What to produce ->
Find the line containing "cell class / instances / area share [%]" in the listing below. Repeat it exactly, along with each following line up to and including the one containing "AO/OA/AOI/OAI: 25".

*** Records for this task ***

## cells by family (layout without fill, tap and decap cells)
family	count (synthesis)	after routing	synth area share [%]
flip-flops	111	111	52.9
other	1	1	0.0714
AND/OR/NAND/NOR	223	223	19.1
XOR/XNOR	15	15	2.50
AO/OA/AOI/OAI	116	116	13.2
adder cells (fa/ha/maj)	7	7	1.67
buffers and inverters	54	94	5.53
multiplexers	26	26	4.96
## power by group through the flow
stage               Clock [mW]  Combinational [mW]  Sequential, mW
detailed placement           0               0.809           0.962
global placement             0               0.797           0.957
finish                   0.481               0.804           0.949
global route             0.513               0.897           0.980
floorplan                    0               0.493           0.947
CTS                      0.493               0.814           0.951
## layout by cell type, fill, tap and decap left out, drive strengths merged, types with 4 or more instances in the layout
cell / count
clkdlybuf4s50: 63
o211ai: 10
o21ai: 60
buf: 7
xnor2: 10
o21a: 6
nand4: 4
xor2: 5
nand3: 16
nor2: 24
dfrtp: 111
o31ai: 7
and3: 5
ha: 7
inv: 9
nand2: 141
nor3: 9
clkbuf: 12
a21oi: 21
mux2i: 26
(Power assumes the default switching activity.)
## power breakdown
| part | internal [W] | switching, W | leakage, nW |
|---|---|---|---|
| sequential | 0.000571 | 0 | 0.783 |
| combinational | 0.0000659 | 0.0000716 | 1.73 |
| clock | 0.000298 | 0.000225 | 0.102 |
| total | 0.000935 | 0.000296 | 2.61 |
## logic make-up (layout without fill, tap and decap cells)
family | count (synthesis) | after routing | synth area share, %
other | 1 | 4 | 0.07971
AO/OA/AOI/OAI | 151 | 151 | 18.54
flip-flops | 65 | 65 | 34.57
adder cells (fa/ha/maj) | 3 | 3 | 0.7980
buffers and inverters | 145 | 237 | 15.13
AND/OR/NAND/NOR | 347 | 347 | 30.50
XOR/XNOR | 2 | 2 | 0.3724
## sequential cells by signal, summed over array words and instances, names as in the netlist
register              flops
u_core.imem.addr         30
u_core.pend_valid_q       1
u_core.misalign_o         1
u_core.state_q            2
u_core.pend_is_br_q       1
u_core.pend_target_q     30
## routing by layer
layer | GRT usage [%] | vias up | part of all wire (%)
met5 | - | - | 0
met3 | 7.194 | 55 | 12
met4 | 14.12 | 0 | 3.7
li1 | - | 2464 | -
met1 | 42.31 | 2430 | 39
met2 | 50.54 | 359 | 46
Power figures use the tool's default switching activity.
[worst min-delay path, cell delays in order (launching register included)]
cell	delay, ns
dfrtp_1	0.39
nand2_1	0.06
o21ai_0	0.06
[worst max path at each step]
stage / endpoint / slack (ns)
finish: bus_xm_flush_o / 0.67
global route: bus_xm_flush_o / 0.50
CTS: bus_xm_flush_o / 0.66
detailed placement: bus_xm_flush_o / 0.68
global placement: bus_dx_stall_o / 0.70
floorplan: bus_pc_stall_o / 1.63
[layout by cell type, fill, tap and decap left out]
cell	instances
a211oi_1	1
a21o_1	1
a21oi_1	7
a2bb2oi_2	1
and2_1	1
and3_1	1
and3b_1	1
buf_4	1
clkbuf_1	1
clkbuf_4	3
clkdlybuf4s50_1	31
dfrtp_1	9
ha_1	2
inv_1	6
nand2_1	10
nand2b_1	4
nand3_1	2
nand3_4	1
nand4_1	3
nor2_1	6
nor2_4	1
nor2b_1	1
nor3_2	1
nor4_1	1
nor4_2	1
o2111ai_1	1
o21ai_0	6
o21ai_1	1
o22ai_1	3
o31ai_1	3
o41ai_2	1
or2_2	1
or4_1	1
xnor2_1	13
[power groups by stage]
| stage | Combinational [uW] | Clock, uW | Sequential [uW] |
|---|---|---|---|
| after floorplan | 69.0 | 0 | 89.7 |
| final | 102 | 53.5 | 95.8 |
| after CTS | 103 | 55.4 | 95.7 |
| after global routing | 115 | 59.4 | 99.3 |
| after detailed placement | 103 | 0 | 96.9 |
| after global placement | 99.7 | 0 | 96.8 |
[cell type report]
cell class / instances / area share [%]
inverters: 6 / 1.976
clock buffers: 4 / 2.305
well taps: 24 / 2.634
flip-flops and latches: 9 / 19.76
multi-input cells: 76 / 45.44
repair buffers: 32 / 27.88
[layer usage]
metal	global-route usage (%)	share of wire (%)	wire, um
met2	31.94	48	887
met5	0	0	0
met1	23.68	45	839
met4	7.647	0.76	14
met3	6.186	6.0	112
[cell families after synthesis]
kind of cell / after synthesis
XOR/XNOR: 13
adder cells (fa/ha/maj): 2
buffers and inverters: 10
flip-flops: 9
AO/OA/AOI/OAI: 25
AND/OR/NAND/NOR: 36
--- src/rtl/ts_channel_scheduler.sv ---
// ts_channel_scheduler
// ---------------------------------------------------------------------------
// Packet-boundary round-robin scheduler for four MPEG2-TS input channels.
// One channel at a time owns the shared output path. Ownership is handed over
// only between whole PKT_LEN-byte packets, so the output stream is never
// spliced in the middle of a packet.
//
// Optional feature macro: SCHED_TIMEOUT_EN
//   defined   : a stall counter aborts an owner that presents no byte for
//               TIMEOUT_CYC clocks (pulses timeout, returns to IDLE).
//   undefined : no stall counter, timeout is tied 0, a stalled owner keeps
//               the output indefinitely.
//
// Ports
//   clk        in   system clock, rising edge
//   rst        in   synchronous active-high reset
//   req[3:0]   in   channel i has at least one packet ready
//   valid[3:0] in   channel i presents a byte this cycle
//   sync[3:0]  in   channel i's current byte is a sync byte (with valid[i])
//   mux_ctrl   out  selected channel index (registered)
//   grant[3:0] out  one-hot of mux_ctrl while a channel is owned, 0 in IDLE
//   pkt_active out  high while a packet is being transferred
//   pkt_done   out  one-cycle pulse after the last byte of a packet
//   sync_err   out  one-cycle pulse after an unexpected sync inside a packet
//   timeout    out  one-cycle pulse after a stall abort
// ---------------------------------------------------------------------------
module ts_channel_scheduler #(
   parameter int PKT_LEN     = 188,
   parameter int CNT_W       = 8,
   parameter int TIMEOUT_CYC = 1024,
   parameter int TO_W        = 11
) (
   input  logic       clk,
   input  logic       rst,
   input  logic [3:0] req,
   input  logic [3:0] valid,
   input  logic [3:0] sync,
   output logic [1:0] mux_ctrl,
   output logic [3:0] grant,
   output logic       pkt_active,
   output logic       pkt_done,
   output logic       sync_err,
   output logic       timeout
);

   localparam logic [1:0] IDLE      = 2'd0;
   localparam logic [1:0] WAIT_SYNC = 2'd1;
   localparam logic [1:0] XFER      = 2'd2;

   // Counter widths must be able to hold their terminal values.
   generate
      if ((2 ** CNT_W) <= PKT_LEN || (2 ** TO_W) <= TIMEOUT_CYC) begin : g_bad_cfg
         $error("ts_channel_scheduler: counter width too small for PKT_LEN/TIMEOUT_CYC");
      end
   endgenerate

   logic [1:0]       state_reg, state_next;
   logic [1:0]       sel_reg, sel_next;
   logic [1:0]       last_reg, last_next;
   logic [CNT_W-1:0] cnt_reg, cnt_next;
   logic             done_reg, done_next;
   logic             err_reg, err_next;

   // Round-robin candidates in priority order: last+1, last+2, last+3, last+4
   // (the last one wraps to the previous owner itself, so a lone requester is
   // re-granted).
   logic [1:0] cand_idx [4];
   logic [3:0] cand_hit;
   logic [1:0] pick;

   genvar gi;
   generate
      for (gi = 0; gi < 4; gi++) begin : g_cand
         assign cand_idx[gi] = last_reg + 2'(gi + 1);
         assign cand_hit[gi] = req[cand_idx[gi]];
      end
   endgenerate

   always_comb begin
      pick = cand_idx[3];
      for (int k = 3; k >= 0; k--) begin
         if (cand_hit[k]) pick = cand_idx[k];
      end
   end

   // Only the owning channel's lane is ever looked at.
   logic sel_valid, sel_sync;
   assign sel_valid = valid[sel_reg];
   assign sel_sync  = sync[sel_reg];

`ifdef SCHED_TIMEOUT_EN
   logic [TO_W-1:0] stall_reg, stall_next;
   logic            to_reg, to_next;
`endif

   always_comb begin
      state_next = state_reg;
      sel_next   = sel_reg;
      last_next  = last_reg;
      cnt_next   = cnt_reg;
      done_next  = 1'b0;
      err_next   = 1'b0;

      case (state_reg)
         IDLE: begin
            if (|req) begin
               sel_next   = pick;
               last_next  = pick;
               state_next = WAIT_SYNC;
            end
         end
         WAIT_SYNC: begin
            // Non-sync bytes before the first sync are discarded.
            if (sel_valid && sel_sync) begin
               cnt_next   = CNT_W'(1);
               state_next = XFER;
            end
         end
         XFER: begin
            if (sel_valid) begin
               if (sel_sync && (cnt_reg != '0)) begin
                  // Early sync: treat this byte as the start of a new packet.
                  err_next = 1'b1;
                  cnt_next = CNT_W'(1);
               end else if (cnt_reg == CNT_W'(PKT_LEN - 1)) begin
                  done_next  = 1'b1;
                  cnt_next   = '0;
                  state_next = IDLE;
               end else begin
                  cnt_next = cnt_reg + CNT_W'(1);
               end
            end
         end
         default: begin
            state_next = IDLE;
            cnt_next   = '0;
         end
      endcase

`ifdef SCHED_TIMEOUT_EN
      to_next    = 1'b0;
      stall_next = stall_reg;
      if (state_reg == IDLE) begin
         // Held at zero in IDLE so every WAIT_SYNC entry starts from zero.
         stall_next = '0;
      end else if (sel_valid) begin
         stall_next = '0;
      end else if (stall_reg == TO_W'(TIMEOUT_CYC - 1)) begin
         // last_reg already points at the stalled channel, so it loses its turn.
         to_next    = 1'b1;
         stall_next = '0;
         cnt_next   = '0;
         state_next = IDLE;
      end else begin
         stall_next = stall_reg + TO_W'(1);
      end
`endif
   end

   always_ff @(posedge clk) begin
      if (rst) begin
         state_reg <= IDLE;
         sel_reg   <= 2'd0;
         last_reg  <= 2'd3;
         cnt_reg   <= '0;
         done_reg  <= 1'b0;
         err_reg   <= 1'b0;
      end else begin
         state_reg <= state_next;
         sel_reg   <= sel_next;
         last_reg  <= last_next;
         cnt_reg   <= cnt_next;
         done_reg  <= done_next;
         err_reg   <= err_next;
      end
   end

`ifdef SCHED_TIMEOUT_EN
   always_ff @(posedge clk) begin
      if (rst) begin
         stall_reg <= '0;
         to_reg    <= 1'b0;
      end else begin
         stall_reg <= stall_next;
         to_reg    <= to_next;
      end
   end
   assign timeout = to_reg;
`else
   assign timeout = 1'b0;
`endif

   generate
      for (gi = 0; gi < 4; gi++) begin : g_grant
         assign grant[gi] = (state_reg != IDLE) && (sel_reg == 2'(gi));
      end
   endgenerate

   assign mux_ctrl   = sel_reg;
   assign pkt_active = (state_reg == XFER);
   assign pkt_done   = done_reg;
   assign sync_err   = err_reg;

endmodule
### src/rtl/color_wheel_sequencer_if.sv
// Control and PWM output bundle of the colour-wheel sequencer.
// The master side drives en; the slave side (the sequencer) drives everything else.
interface color_wheel_sequencer_if;
  logic       en;
  logic       RGB_R;
  logic       RGB_G;
  logic       RGB_B;
  logic [2:0] phase;
  logic       period_tick;

  modport master (
    output en,
    input  RGB_R,
    input  RGB_G,
    input  RGB_B,
    input  phase,
    input  period_tick
  );

  modport slave (
    input  en,
    output RGB_R,
    output RGB_G,
    output RGB_B,
    output phase,
    output period_tick
  );
endinterface

### src/rtl/color_wheel_sequencer.sv
// Three-channel RGB PWM generator that walks a six-phase HSV hue wheel.
// Duty values are reloaded only at PWM period boundaries, so pulses never glitch.
module color_wheel_sequencer #(
  parameter int unsigned PWM_INTERVAL = 1200,
  parameter int unsigned DUTY_STEP    = 12
) (
  input logic                    clk,
  input logic                    rst,
  color_wheel_sequencer_if.slave bus
);

  localparam int unsigned CW = $clog2(PWM_INTERVAL + 1);

  localparam logic [CW-1:0] IVal    = CW'(PWM_INTERVAL);
  localparam logic [CW-1:0] SVal    = CW'(DUTY_STEP);
  localparam logic [CW-1:0] RampMax = CW'(PWM_INTERVAL - DUTY_STEP);
  localparam logic [CW-1:0] CntMax  = CW'(PWM_INTERVAL - 1);

  if (PWM_INTERVAL < 2) begin : g_bad_interval
    $error("PWM_INTERVAL must be at least 2");
  end
  if (DUTY_STEP == 0) begin : g_bad_step_zero
    $error("DUTY_STEP must be non-zero");
  end else if (PWM_INTERVAL % DUTY_STEP != 0) begin : g_bad_step_div
    $error("PWM_INTERVAL must be a multiple of DUTY_STEP");
  end

  typedef enum logic [2:0] {
    StPh0 = 3'd0,
    StPh1 = 3'd1,
    StPh2 = 3'd2,
    StPh3 = 3'd3,
    StPh4 = 3'd4,
    StPh5 = 3'd5
  } phase_e;

  phase_e        phase_q, phase_d;
  logic [CW-1:0] pwm_cnt_q;
  logic [CW-1:0] ramp_q, ramp_d;
  logic [CW-1:0] duty_r_q, duty_g_q, duty_b_q;
  logic [CW-1:0] duty_r_d, duty_g_d, duty_b_d;
  logic [CW-1:0] rise, fall;
  logic          rgb_r_q, rgb_g_q, rgb_b_q;
  logic          period_tick;

  assign period_tick = (pwm_cnt_q == CntMax);

  // Hue advance: only evaluated on the last clock of a PWM period.
  always_comb begin
    phase_d = phase_q;
    ramp_d  = ramp_q;
    if (period_tick) begin
      case (phase_q)
        StPh0, StPh1, StPh2, StPh3, StPh4, StPh5: begin
          if (bus.en) begin
            if (ramp_q == RampMax) begin
              ramp_d  = '0;
              phase_d = (phase_q == StPh5) ? StPh0 : phase_e'(phase_q + 3'd1);
            end else begin
              ramp_d = ramp_q + SVal;
            end
          end
        end
        // Encodings 6 and 7 are unreachable; recover to the wheel start.
        default: begin
          phase_d = StPh0;
          ramp_d  = '0;
        end
      endcase
    end
  end

  assign rise = ramp_d;
  assign fall = IVal - ramp_d;

  // Duty map for the upcoming period, built from next-state phase and ramp.
  always_comb begin
    duty_r_d = IVal;
    duty_g_d = '0;
    duty_b_d = '0;
    case (phase_d)
      StPh0: begin duty_r_d = IVal; duty_g_d = rise; duty_b_d = '0;   end
      StPh1: begin duty_r_d = fall; duty_g_d = IVal; duty_b_d = '0;   end
      StPh2: begin duty_r_d = '0;   duty_g_d = IVal; duty_b_d = rise; end
      StPh3: begin duty_r_d = '0;   duty_g_d = fall; duty_b_d = IVal; end
      StPh4: begin duty_r_d = rise; duty_g_d = '0;   duty_b_d = IVal; end
      StPh5: begin duty_r_d = IVal; duty_g_d = '0;   duty_b_d = fall; end
      default: begin
        duty_r_d = IVal;
        duty_g_d = '0;
        duty_b_d = '0;
      end
    endcase
  end

  always_ff @(posedge clk) begin
    if (rst) begin
      pwm_cnt_q <= '0;
      phase_q   <= StPh0;
      ramp_q    <= '0;
      duty_r_q  <= IVal;
      duty_g_q  <= '0;
      duty_b_q  <= '0;
      rgb_r_q   <= 1'b0;
      rgb_g_q   <= 1'b0;
      rgb_b_q   <= 1'b0;
    end else begin
      pwm_cnt_q <= period_tick ? '0 : pwm_cnt_q + CW'(1);
      phase_q   <= phase_d;
      ramp_q    <= ramp_d;
      if (period_tick) begin
        duty_r_q <= duty_r_d;
        duty_g_q <= duty_g_d;
        duty_b_q <= duty_b_d;
      end
      // Compare uses the pre-edge count and duty, giving one cycle of latency.
      rgb_r_q <= (pwm_cnt_q < duty_r_q);
      rgb_g_q <= (pwm_cnt_q < duty_g_q);
      rgb_b_q <= (pwm_cnt_q < duty_b_q);
    end
  end

  assign bus.RGB_R       = rgb_r_q;
  assign bus.RGB_G       = rgb_g_q;
  assign bus.RGB_B       = rgb_b_q;
  assign bus.phase       = phase_q;
  assign bus.period_tick = period_tick;

endmodule

### src/flat_wrapper.sv
// flat-port wrapper written by rule: the top's interface ports become plain ports
module color_wheel_sequencer_flat 
#(
  parameter int unsigned PWM_INTERVAL = 1200,
  parameter int unsigned DUTY_STEP    = 12
)
  (clk, rst, bus_en, bus_RGB_R, bus_RGB_G, bus_RGB_B, bus_phase, bus_period_tick);
  color_wheel_sequencer_if bus_i ();
  input logic clk;
  input logic rst;
  input wire logic [$bits(bus_i.en)-1:0] bus_en;
  output wire logic [$bits(bus_i.RGB_R)-1:0] bus_RGB_R;
  output wire logic [$bits(bus_i.RGB_G)-1:0] bus_RGB_G;
  output wire logic [$bits(bus_i.RGB_B)-1:0] bus_RGB_B;
  output wire logic [$bits(bus_i.phase)-1:0] bus_phase;
  output wire logic [$bits(bus_i.period_tick)-1:0] bus_period_tick;
  assign bus_i.en = bus_en;
  assign bus_RGB_R = bus_i.RGB_R;
  assign bus_RGB_G = bus_i.RGB_G;
  assign bus_RGB_B = bus_i.RGB_B;
  assign bus_phase = bus_i.phase;
  assign bus_period_tick = bus_i.period_tick;
  color_wheel_sequencer #(.PWM_INTERVAL(PWM_INTERVAL), .DUTY_STEP(DUTY_STEP)) u_core (.clk(clk), .rst(rst), .bus(bus_i));
endmodule
### config.mk
export PLATFORM = sky130hd
export DESIGN_NAME = color_wheel_sequencer_flat
export DESIGN_NICKNAME = d
export VERILOG_FILES = /design/src/rtl/color_wheel_sequencer_if.sv /design/src/rtl/color_wheel_sequencer.sv /design/src/flat_wrapper.sv
export SDC_FILE = /design/constraint.sdc
export NUM_CORES = 1
export LEC_CHECK = 0
export BUFFER_PORTS_ARGS = -buffer_cell sky130_fd_sc_hd__clkbuf_2
export CAP_MARGIN = 20
export CORE_MARGIN = 2
export CORE_UTILIZATION = 50
export DETAILED_ROUTE_END_ITERATION = 10
export GPL_ROUTABILITY_DRIVEN = 0
export HOLD_SLACK_MARGIN = 0.08
export PLACE_DENSITY_LB_ADDON = 0.2
export SLEW_MARGIN = 20
export SYNTH_ARGS = -nofsm -noshare
export SYNTH_HDL_FRONTEND = slang
export SYNTH_SLANG_ARGS = --single-unit
### constraint.sdc
create_clock -name clk -period 3.9 [get_ports clk]
set_input_delay 0.585 -clock clk [delete_from_list [all_inputs] [get_ports clk]]
set_output_delay 0.585 -clock clk [all_outputs]
set_load 0.01 [all_outputs]
==> results by group, run 1 <==
Final layout
  • Final Util: 56.7%
  • Syn-to-layout area delta: 8.96%
  • Multi-input gate area: 2600 sq um
  • Filler cells: 717
  • Reg area: 1220 sq um
  • Layout cells sized above 1: 12.1%
  • Final nets: 536
  • Diodes inserted: 0

Route
  • DRC viols: 0
  • DR vias: 3836
  • DRT Pass-1 Iters: 5
  • Routed wire per std cell: 19.1 um
  • Vias per cell: 6.34
  • Routed WL: 11.6 mm
  • Antenna-violating nets left: 0
  • Violation count after the first detailed-route iteration: 327

Placement
  • I/O Buffers: 9
  • Dpl hpwl: 8.48 mm

Clock tree
  • # clock sinks: 61
  • # H-tree levels: 3
  • Cts repair resizes: 0
  • CTS Buf Count: 9
  • Reg clk slew, reported paths: 0.07 ns
  • # hold bufs at CTS: 0
  • CTS tree: yes
  • Worst-case clock buffer depth: 2
  • Post-CTS Setup Bufs: 0
  • Worst skew pair latency: 0.36 ns
  • Root buffer cell: clkbuf_8

Power and ir drop
  • Pwr Density: 303 nW/um^2
  • Leakage: 1.79 nW
  • VDD IR-drop max: 163 uV

Critical path
  • CP Capture Type: flip-flop
  • CP max FO: 14
  • Worst path cell trace: and2_1 -> ha_1 -> nor2b_1 -> a21boi_0 -> buf_4 -> nor3_1 -> or2_1 -> and2_0 -> o21ai_2 -> o32a_1
  • CP Class: reg -> reg
  • Worst Path Arrival: 3.61 ns
  • CP Data Required Time: 4.15 ns
  • Slowest-stage cell, CP: and2_0
  • Critical path launch point type: flip-flop
  • Worst stage delay on the critical path: 0.71 ns

STA
  • FMAX: 298 MHz
  • Setup violations, final: 0
  • Fin Hold WS: 0.470 ns
  • Max Clock Skew: 0.00818 ns
  • Max-slew headroom: 22.9%
  • Final cycle utilization of the critical path: 86.2%
  • Unrepaired setup endpoints after global routing: false
  • Setup tns final: 0 ns
  • Tmin final: 3.36 ns
  • Endpoints failing hold: 0
  • Max-slew violations: 0
  • Worst Tran Pin Value: 1.15 ns

Synth
  • #FFs+latches synth: 61
  • Syn_nets: 524
  • Top_reg_cell synth: dfxtp_1
  • Mean Syn Cell Area: 8.36 sq um
  • Synth Warn #: 0
  • Yosys cell types: 77
  • Syn Inst Count: 486
  • Synthesized cell area: 4070 sq um
  • Post-synth ARST share: 0%
  • Seq/Total Area, Yosys: 30.0%
  • Post-synth EDFFs: 0

Floorplan
  • Num rows: 32
  • Starting Density: 52.1%
  • Die area: 8870 sq um
  • Die Span Y: 94.2 um
  • I/O pin total: 10
  • Width of the die: 94.2 um
  • Core box area: 7810 sq um

Global route
  • GRT Residual Overflow: 0
  • First-pass GRT wire length: 18.8 mm
  • Initial antenna violation count: 0
  • Tot GR Track Use: 27.8%
  • Largest net degree at the start of global routing: 24
  • Vias in the first global route: 3653

Run status
  • Status: completed

Run
  • Max Cap Viol: 0

Worst hold path
  • HP Class: reg -> reg
### config.mk
export PLATFORM = sky130hd
export DESIGN_NAME = div_ctrl
export DESIGN_NICKNAME = d
export VERILOG_FILES = /design/src/rtl/div_pkg.sv /design/src/rtl/div_iter_counter.sv /design/src/rtl/div_ctrl.sv
export SDC_FILE = /design/constraint.sdc
export NUM_CORES = 1
export LEC_CHECK = 0
export ABC_AREA = 1
export CAP_MARGIN = 20
export CORE_UTILIZATION = 30
export DETAILED_ROUTE_END_ITERATION = 10
export GPL_ROUTABILITY_DRIVEN = 1
export PLACE_DENSITY = 0.53
export SLEW_MARGIN = 25
export SYNTH_ARGS = -nofsm -noshare
export SYNTH_HDL_FRONTEND = slang
export SYNTH_SLANG_ARGS = --single-unit
export TNS_END_PERCENT = 50
### constraint.sdc
create_clock -name clock -period 11.9 [get_ports clock]
set_clock_uncertainty 0.2 [all_clocks]
set_input_delay 1.785 -clock clock [delete_from_list [all_inputs] [get_ports clock]]
set_output_delay 1.785 -clock clock [all_outputs]
set_load 0.02 [all_outputs]
`config.mk`:
```
export PLATFORM = sky130hd
export DESIGN_NAME = spi_rx_deser
export DESIGN_NICKNAME = d
export VERILOG_FILES = /design/src/rtl/spi_pkg.sv /design/src/rtl/spi_sync_fifo.sv /design/src/rtl/spi_rx_deser.sv
export SDC_FILE = /design/constraint.sdc
export NUM_CORES = 1
export LEC_CHECK = 0
export CAP_MARGIN = 30
export CORE_UTILIZATION = 60
export CTS_BUF_LIST = sky130_fd_sc_hd__clkbuf_4
export CTS_CLUSTER_DIAMETER = 30
export CTS_CLUSTER_SIZE = 20
export DETAILED_ROUTE_END_ITERATION = 16
export PLACE_DENSITY = 0.93
export SLEW_MARGIN = 20
export SYNTH_ARGS = -nofsm -noshare
export SYNTH_HDL_FRONTEND = slang
export SYNTH_HIERARCHICAL = 1
export SYNTH_SLANG_ARGS = --single-unit
```
`constraint.sdc`:
```
create_clock -name clk -period 3.55 [get_ports clk]
set_input_delay 0.355 -clock clk [delete_from_list [all_inputs] [get_ports clk]]
set_output_delay 0.355 -clock clk [all_outputs]
set_load 0.05 [all_outputs]
```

*** End of Records for this task ***

Solution for this problem ->
cell class / instances / area share [%]
inverters: 6 / 1.976
clock buffers: 4 / 2.305
well taps: 24 / 2.634
flip-flops and latches: 9 / 19.76
multi-input cells: 76 / 45.44
repair buffers: 32 / 27.88
[layer usage]
metal	global-route usage (%)	share of wire (%)	wire, um
met2	31.94	48	887
met5	0	0	0
met1	23.68	45	839
met4	7.647	0.76	14
met3	6.186	6.0	112
[cell families after synthesis]
kind of cell / after synthesis
XOR/XNOR: 13
adder cells (fa/ha/maj): 2
buffers and inverters: 10
flip-flops: 9
AO/OA/AOI/OAI: 25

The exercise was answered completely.